Records from a data source:
■ ■ ■ ■ ■
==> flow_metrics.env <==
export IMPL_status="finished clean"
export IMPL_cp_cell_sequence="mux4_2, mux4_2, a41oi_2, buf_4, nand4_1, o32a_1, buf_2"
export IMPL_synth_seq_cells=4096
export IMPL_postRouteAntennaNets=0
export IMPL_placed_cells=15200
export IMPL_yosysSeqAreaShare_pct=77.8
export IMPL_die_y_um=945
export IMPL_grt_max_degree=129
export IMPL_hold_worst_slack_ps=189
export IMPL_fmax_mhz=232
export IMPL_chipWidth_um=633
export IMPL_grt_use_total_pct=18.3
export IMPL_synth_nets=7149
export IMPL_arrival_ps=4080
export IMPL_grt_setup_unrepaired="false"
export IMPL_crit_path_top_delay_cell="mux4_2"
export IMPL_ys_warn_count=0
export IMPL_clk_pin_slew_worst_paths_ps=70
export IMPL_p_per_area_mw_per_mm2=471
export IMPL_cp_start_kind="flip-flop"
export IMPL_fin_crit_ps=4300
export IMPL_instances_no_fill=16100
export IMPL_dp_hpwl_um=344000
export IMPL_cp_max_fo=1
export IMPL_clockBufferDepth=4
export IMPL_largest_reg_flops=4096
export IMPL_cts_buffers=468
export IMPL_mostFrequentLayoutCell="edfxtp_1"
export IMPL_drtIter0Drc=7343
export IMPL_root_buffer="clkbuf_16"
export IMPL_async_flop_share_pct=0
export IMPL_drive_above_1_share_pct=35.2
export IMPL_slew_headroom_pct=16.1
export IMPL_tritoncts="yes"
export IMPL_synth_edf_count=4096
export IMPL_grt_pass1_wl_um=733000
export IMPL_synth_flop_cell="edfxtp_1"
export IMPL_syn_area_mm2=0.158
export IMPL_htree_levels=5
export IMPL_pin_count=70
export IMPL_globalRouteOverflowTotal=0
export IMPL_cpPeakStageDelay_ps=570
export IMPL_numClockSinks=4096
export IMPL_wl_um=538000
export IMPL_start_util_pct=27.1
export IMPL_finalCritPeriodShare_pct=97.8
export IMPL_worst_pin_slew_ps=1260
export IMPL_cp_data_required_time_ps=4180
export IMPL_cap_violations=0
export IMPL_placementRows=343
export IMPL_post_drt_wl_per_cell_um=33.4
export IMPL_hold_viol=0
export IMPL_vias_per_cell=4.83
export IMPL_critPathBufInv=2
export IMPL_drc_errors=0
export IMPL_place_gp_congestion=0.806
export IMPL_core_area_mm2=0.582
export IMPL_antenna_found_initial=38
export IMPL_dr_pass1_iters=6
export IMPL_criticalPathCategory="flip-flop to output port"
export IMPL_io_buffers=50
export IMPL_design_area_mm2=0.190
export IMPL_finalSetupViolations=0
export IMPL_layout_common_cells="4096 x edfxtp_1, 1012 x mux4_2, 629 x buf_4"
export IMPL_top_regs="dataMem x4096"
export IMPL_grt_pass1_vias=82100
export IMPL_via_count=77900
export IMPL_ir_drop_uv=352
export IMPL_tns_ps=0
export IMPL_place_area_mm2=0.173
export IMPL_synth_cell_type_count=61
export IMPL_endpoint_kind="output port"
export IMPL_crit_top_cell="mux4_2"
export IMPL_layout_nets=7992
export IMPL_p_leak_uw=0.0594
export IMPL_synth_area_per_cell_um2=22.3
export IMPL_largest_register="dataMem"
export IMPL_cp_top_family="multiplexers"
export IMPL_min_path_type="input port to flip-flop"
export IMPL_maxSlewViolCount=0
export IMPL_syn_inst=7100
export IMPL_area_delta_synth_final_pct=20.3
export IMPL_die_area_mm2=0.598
**src/hw/cpuIsaPkg.sv**
```systemverilog
package cpuIsaPkg;

    // machine word and register file geometry
    localparam int dataWidth    = 16;
    localparam int regAddrWidth = 3;
    localparam int numRegs      = 1 << regAddrWidth;

    // both memories are word addressed
    localparam int instrMemDepth  = 256;
    localparam int dataMemDepth   = 256;
    localparam int instrAddrWidth = $clog2(instrMemDepth);
    localparam int dataAddrWidth  = $clog2(dataMemDepth);

    // instruction field positions
    localparam int opMsb   = 15;
    localparam int opLsb   = 12;
    localparam int srcMsb  = 11;
    localparam int srcLsb  = 9;
    localparam int dstMsb  = 8;
    localparam int dstLsb  = 6;
    localparam int funcMsb = 3;
    localparam int funcLsb = 0;
    localparam int immMsb  = 5;
    localparam int immLsb  = 0;

    typedef logic [dataWidth-1:0]    word_t;
    typedef logic [regAddrWidth-1:0] regAddr_t;

    // zero opcode must stay NOP, flushed stages rely on it
    typedef enum logic [3:0] {
        OP_NOP  = 4'h0,
        OP_ALU  = 4'h1,
        OP_ADDI = 4'h2,
        OP_LDM  = 4'h3,
        OP_STD  = 4'h4,
        OP_IN   = 4'h5,
        OP_OUT  = 4'h6,
        OP_JMP  = 4'h7,
        OP_JZ   = 4'h8
    } opcode_e;

    // A is the src register, B the dst register (or immediate)
    typedef enum logic [3:0] {
        ADD = 4'h0,
        SUB = 4'h1,
        AND = 4'h2,
        OR  = 4'h3,
        NOT = 4'h4,
        SHL = 4'h5,
        SHR = 4'h6,
        MOV = 4'h7
    } aluFunc_e;

endpackage

```
**src/hw/cpuPipePkg.sv**
```systemverilog
package cpuPipePkg;

    // decoded control, travels with the instruction down the pipe
    typedef struct packed {
        logic                regWrite;
        logic                memRead;
        logic                memWrite;
        logic                memToReg;
        logic                aluSrc;
        logic                isIn;
        logic                isOut;
        logic                jump;
        logic                jumpZero;
        cpuIsaPkg::aluFunc_e aluFunc;
    } ctrl_t;

    // fetch to decode
    typedef struct packed {
        cpuIsaPkg::word_t                           instruction;
        logic [cpuIsaPkg::instrAddrWidth-1:0] pc;
    } fdPayload_t;

    // decode to execute
    typedef struct packed {
        ctrl_t               ctrl;
        cpuIsaPkg::word_t    readData1;
        cpuIsaPkg::word_t    readData2;
        cpuIsaPkg::regAddr_t srcAddr;
        cpuIsaPkg::regAddr_t dstAddr;
        cpuIsaPkg::word_t    imm;
    } dePayload_t;

    // execute to memory
    typedef struct packed {
        ctrl_t               ctrl;
        cpuIsaPkg::word_t    aluResult;
        cpuIsaPkg::word_t    storeData;
        cpuIsaPkg::regAddr_t dstAddr;
    } emPayload_t;

    // memory to writeback, only what writeback and the output port need
    typedef struct packed {
        logic                regWrite;
        logic                isOut;
        cpuIsaPkg::word_t    writeData;
        cpuIsaPkg::regAddr_t dstAddr;
    } mwPayload_t;

    // operand source for execute
    typedef enum logic [1:0] {
        FWD_NONE = 2'd0,
        FWD_EM   = 2'd1,
        FWD_MW   = 2'd2
    } fwdSel_e;

endpackage

```
**src/hw/fetchStage.sv**
```systemverilog
module fetchStage (
    input  logic                                 clk1,
    input  logic                                 rstN,
    input  logic                                 stall,
    input  logic                                 jumpTaken,
    input  cpuIsaPkg::word_t                     jumpTarget,
    input  logic                                 progWrite,
    input  logic [cpuIsaPkg::instrAddrWidth-1:0] progAddr,
    input  cpuIsaPkg::word_t                     progData,
    output cpuPipePkg::fdPayload_t               fd
);
    import cpuIsaPkg::*;
    import cpuPipePkg::*;

    word_t                     instrMem [instrMemDepth];
    logic [instrAddrWidth-1:0] pc;

    // program load port, driven while the core sits in reset
    always_ff @(posedge clk1) begin
        if (progWrite) begin
            instrMem[progAddr] <= progData;
        end
    end

    // jump beats stall, the two never coincide anyway
    always_ff @(posedge clk1) begin
        if (!rstN) begin
            pc <= '0;
        end else if (jumpTaken) begin
            pc <= jumpTarget[instrAddrWidth-1:0];
        end else if (!stall) begin
            pc <= pc + 1'b1;
        end
    end

    // async read, word lands in the FD register on the edge
    always_comb begin
        fd.instruction = instrMem[pc];
        fd.pc          = pc;
    end

endmodule

```
**config.mk**
```make
export PLATFORM = sky130hd
export DESIGN_NAME = fetchStage
export DESIGN_NICKNAME = d
export VERILOG_FILES = /design/src/hw/cpuIsaPkg.sv /design/src/hw/cpuPipePkg.sv /design/src/hw/fetchStage.sv
export SDC_FILE = /design/constraint.sdc
export NUM_CORES = 2
export LEC_CHECK = 0
export ABC_AREA = 1
export BUFFER_PORTS_ARGS = -buffer_cell sky130_fd_sc_hd__buf_2
export CORE_MARGIN = 5
export CORE_UTILIZATION = 25
export CTS_BUF_LIST = sky130_fd_sc_hd__clkbuf_2
export CTS_CLUSTER_DIAMETER = 150
export CTS_CLUSTER_SIZE = 10
export DETAILED_ROUTE_END_ITERATION = 8
export MAX_ROUTING_LAYER = met4
export PLACE_DENSITY = 0.39
export SLEW_MARGIN = 20
export SYNTH_ARGS = -nofsm -noshare
export SYNTH_HDL_FRONTEND = slang
export SYNTH_SLANG_ARGS = --single-unit
```
**constraint.sdc**
```tcl
create_clock -name clk1 -period 7.84 [get_ports clk1]
set_input_delay 1.96 -clock clk1 [delete_from_list [all_inputs] [get_ports clk1]]
set_output_delay 1.96 -clock clk1 [all_outputs]
set_load 0.02 [all_outputs]
```
* Word-level counts from Yosys, hierarchy flattened
Memory sizes are Yosys's and may differ from the RTL's. A register that Yosys moved wholly into a read port is not among the register bits.
Index checks and enable logic that the tools add are counted.
** Storage, ports and cells
- Register bits after elaboration :: 8
- Bits in latches :: 0
- RAM bits :: 4096
- Memory bits (read-only) :: 0
- Output and inout bits :: 24
- Memories :: 1
** Memory list
- instrMem :: depth 256, width 16, read ports 1, clocked after memory_dff 1, wr ports 1, RTL line fetchStage.sv:15 : word_t instrMem [instrMemDepth];
** Operators by class
- Add/sub/neg operators :: 1
- Multipliers :: 0
- Divide/modulo/power cells :: 0
- $lt $le $gt $ge :: 0
- Equal/unequal tests :: 1
- Shift operators :: 0
- Muxes and demuxes :: 6
- Bitwise gates (word level) :: 0
- Reduce and logical (&&, ||, !) cells :: 0
** Operator list (number)
- $mux 8 :: 4
- $add 8x1->8 const B :: 1
- $mux 1 :: 2
- $ne 2x1->1 const B :: 1

* Depth between registers and ports, before layout
- Depth in word-level cells :: 5
- Depth in mapped cells :: 15
- Mapped depth without buffers :: 11

* Worst setup path before layout
No wires, ideal clock.
- Kind :: input-to-reg
- Start point :: in progAddr[7] (netlist name)
- End point :: mem instrMem[181][0] (netlist name), enable pin
- Library setup time :: 0.409 ns
- Data arrival time :: 3.513 ns
- Required time :: 7.431 ns
- Path slack :: 3.918 ns
- Stages on the path :: 4
- Path buffers :: 0
- Cell sequence :: inv_1 -> nor2_1 -> nand2_1 -> nor3_1
** RTL lines
- from (decl) :: RTL line fetchStage.sv:8 : input logic [cpuIsaPkg::instrAddrWidth-1:0] progAddr,
- to (decl) :: RTL line fetchStage.sv:15
Straight into the memory's write port.

==> impl_metrics.json <==
{
  "routed-via-count": 106000,
  "synthSimpleGateAreaFrac_pct": 22.4,
  "whs_ps": 526,
  "power_mw": 37.7,
  "yosysWarnings": 0,
  "drt_iter0_drc": 9999,
  "path_cells": "buf_12, inv_16, buf_12, buf_16, nand3_1, nand3_1, nand3_1, nand3_1, nand3_1, nand2_1, nand2_1, nand2_4, buf_2",
  "port_buffers": 60,
  "num-fill-cells": 68700,
  "peakVddDrop_mv": 0.115,
  "gp_congestion": 0.784,
  "cts_tree": "built",
  "root_buffer": "clkbuf_2",
  "clk_latency_ps": 2330,
  "cts_max_level": 5,
  "syn_area_sq_um": 166000,
  "synth-xor-area-share_pct": 0.0264,
  "cp_top_family": "simple AND/OR/NAND/NOR gates",
  "maxClockFrequency_mhz": 132,
  "synth_area_per_cell_sq_um": 12.1,
  "period_needed_ps": 7560,
  "drt_first_pass_iters": 8,
  "worstSetupEndpointType": "output pin",
  "io_pins": 69,
  "clock_sinks": 4112,
  "die_x_microns": 825,
  "drive_above_1_share_pct": 9.99,
  "grt_pass1_wl_microns": 818000,
  "p_leak_nw": 61.5,
  "synth_fa_ha_area_share_pct": 0.00754,
  "synth-compound-area-share_pct": 0.0377,
  "grt_antenna_before_repair": 47,
  "hold_viol_final": 0,
  "synth_nets": 13700,
  "wl_per_cell_microns": 25.7,
  "die_h_microns": 825,
  "slew_headroom_pct": 10.3,
  "worst_pin_slew_ps": 1340,
  "yosys.cell_types.count": 25,
  "grt_usage_pct": 17.0,
  "synth_top_family_by_area": "simple AND/OR/NAND/NOR gates",
  "clockBufferDepth": 4,
  "cp_slowest_stage_delay_ps": 500,
  "grt-ovfl-total": 0,
  "final_nets": 13900,
  "worst_slack_ps": 280,
  "tns_ps": 0,
  "numCtsBuffers": 450,
  "start_util_pct": 25.1,
  "place_hpwl_microns": 316000,
  "grt_pass1_vias": 101000,
  "status": "finished, final reports clean",
  "yosys-mux-area-fraction_pct": 0,
  "clk_pin_slew_ps": 220,
  "ant_nets": 0,
  "wl_microns": 583000,
  "setup_violations": 0,
  "maxCapViolCount": 0,
  "crit_fanout": 35,
  "drcViolationCount": 0,
  "slowest_stage": "dfxtp_4",
  "die_area_sq_um": 680000,
  "crit_type": "register to output pin",
  "synthCells": 13700,
  "syn_to_final_growth_pct": 10.5,
  "crit_required_ps": 5880,
  "via_per_inst": 4.69,
  "min_period_over_period_pct": 96.4,
  "critical_path.most_common_cell": "nand3_1",
  "p_per_area_nw_per_um2": 206,
  "rows": 299,
  "hp-class": "input port to register",
  "slew_viol_final": 0,
  "core_sq_um": 662000,
  "synth_seq_cells": 4112,
  "placed_cell_area_sq_um": 177000,
  "critPathLaunchType": "register",
  "cp.buffers_inverters": 5,
  "final_cell_area_sq_um": 183000,
  "ys_seq_area_share_pct": 74.3,
  "pre_cts_ws_ps": 1470,
  "cp_data_arrival_time_ps": 5600,
  "skew_ps": 129,
  "grt_max_degree": 130
}
per-layer routing:
metal	GRT usage (%)	vias to the layer above	wire length, microns
met4	3.99	0	14200
met1	24.2	54300	276000
li1	-	49000	-
met5	-	-	0
met2	26.2	2476	267000
met3	1.75	680	26100
flip-flops by register name, indices dropped and copies added, names as in the netlist, named ones only:
signal and flops:
instrMem 4096, pc 8
placed cells by master (no fill, tap or decap), drive strengths merged, types with 3 or more instances in the layout:
cell type and count:
a21oi 3, a31oi 3, buf 598, bufbuf 24, bufinv 7, clkbuf 501, clkinv 5, dfxtp 16
diode 52, dlygate4sd3 33, edfxtp 4096, inv 58, nand2 4227, nand3 4038, nor2 285, nor3 4
o21ai 4, xor2 4
metrics by stage:
stage	std cells	util [%]
finish	22700	27.7
detailed placement	22000	26.8
floorplan	13700	-
global route	22700	27.7
CTS	22600	27.7
global placement	22000	26.8
report_power, final:
part	switching, mW	total, mW	internal (mW)
logic	3.14	4.18	1.04
clock network	7.40	9.33	1.93
registers	0.0312	24.2	24.2
total	10.6	37.7	27.2
worst min-delay path: stages:
cell and delay, ps:
buf_2 280, inv_1 180, nor3_2 60, buf_4 230
area by class of cell:
class	instances	area, sq um	area share, %
Multi-Input combinational cell	8573	38400	20.9
Timing Repair inverter	6	73.8	0.0403
Inverter	45	235	0.128
Clock inverter	21	318	0.173
Antenna cell	52	130	0.0710
Timing Repair Buffer	655	7460	4.07
Tap cell	8729	10900	5.96
Sequential cell	4112	123000	67.3
Clock buffer	501	2510	1.37
cells in the mapped netlist:
cell      number  area [sq um]
buf_2        482          2410
clkbuf_1     148           556
xor2_1         4          35.0
ha_1           1          12.5
nand4_1        1          6.26
buf_6         52           586
buf_4        158          1190
a21oi_1        3          15.0
inv_4          1          6.26
inv_2          3          11.3
buf_8          1          15.0
xnor2_1        1          8.76
buf_12         1          20.0
nor2_1       285          1070
buf_1         96           360
nand2_1     4227         15900
a31o_2         1          8.76
edfxtp_1    4096        123000
inv_1         41           154
o21ai_0        4          20.0
nor3b_1        1          7.51
nand3_1     4038         20200
nor3_1         4          20.0
a31oi_1        3          18.8
dfxtp_1       16           320
repair_timing:
action / in CTS / in global routing
hold endpoints to repair: 695 / 0
endpoints found under the setup margin: 16 / 0
resized for setup: 288 / 0
hold buffers: 33 / 0
buffers inserted: 32 / 0
cells by family (layout without fill, tap and decap cells):
| family | count (synthesis) | in the layout |
|---|---|---|
| AO/OA/AOI/OAI | 11 | 11 |
| XOR/XNOR | 5 | 5 |
| buffers and inverters | 983 | 1228 |
| AND/OR/NAND/NOR | 8556 | 8556 |
| adder cells (fa/ha/maj) | 1 | 1 |
| other | 0 | 52 |
| flip-flops | 4112 | 4112 |
final timing paths:
path / from / endpoint / slack, ps / depth (start not counted)
min reg2reg: pc[6]$_SDFFE_PN0N_ / register / 600 / 2
max: register / fd[23] / 280 / 13
max reg2reg: pc[0]$_SDFFE_PN0N_ / pc[4]$_SDFFE_PN0N_ / 5910 / 6
min: progWrite / instrMem[184][8]$_DFFE_PP_ / 530 / 4
(Power assumes the default switching activity.)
■ ■ ■ ■ ■
→ Exercise prompt:
Given the records above, return exactly the lines starting at the line containing "export IMPL_cpPeakStageDelay_ps=570" and ending at the line containing "export IMPL_cp_data_required_time_ps=4180", including both.

→ Task result:
export IMPL_cpPeakStageDelay_ps=570
export IMPL_numClockSinks=4096
export IMPL_wl_um=538000
export IMPL_start_util_pct=27.1
export IMPL_finalCritPeriodShare_pct=97.8
export IMPL_worst_pin_slew_ps=1260
export IMPL_cp_data_required_time_ps=4180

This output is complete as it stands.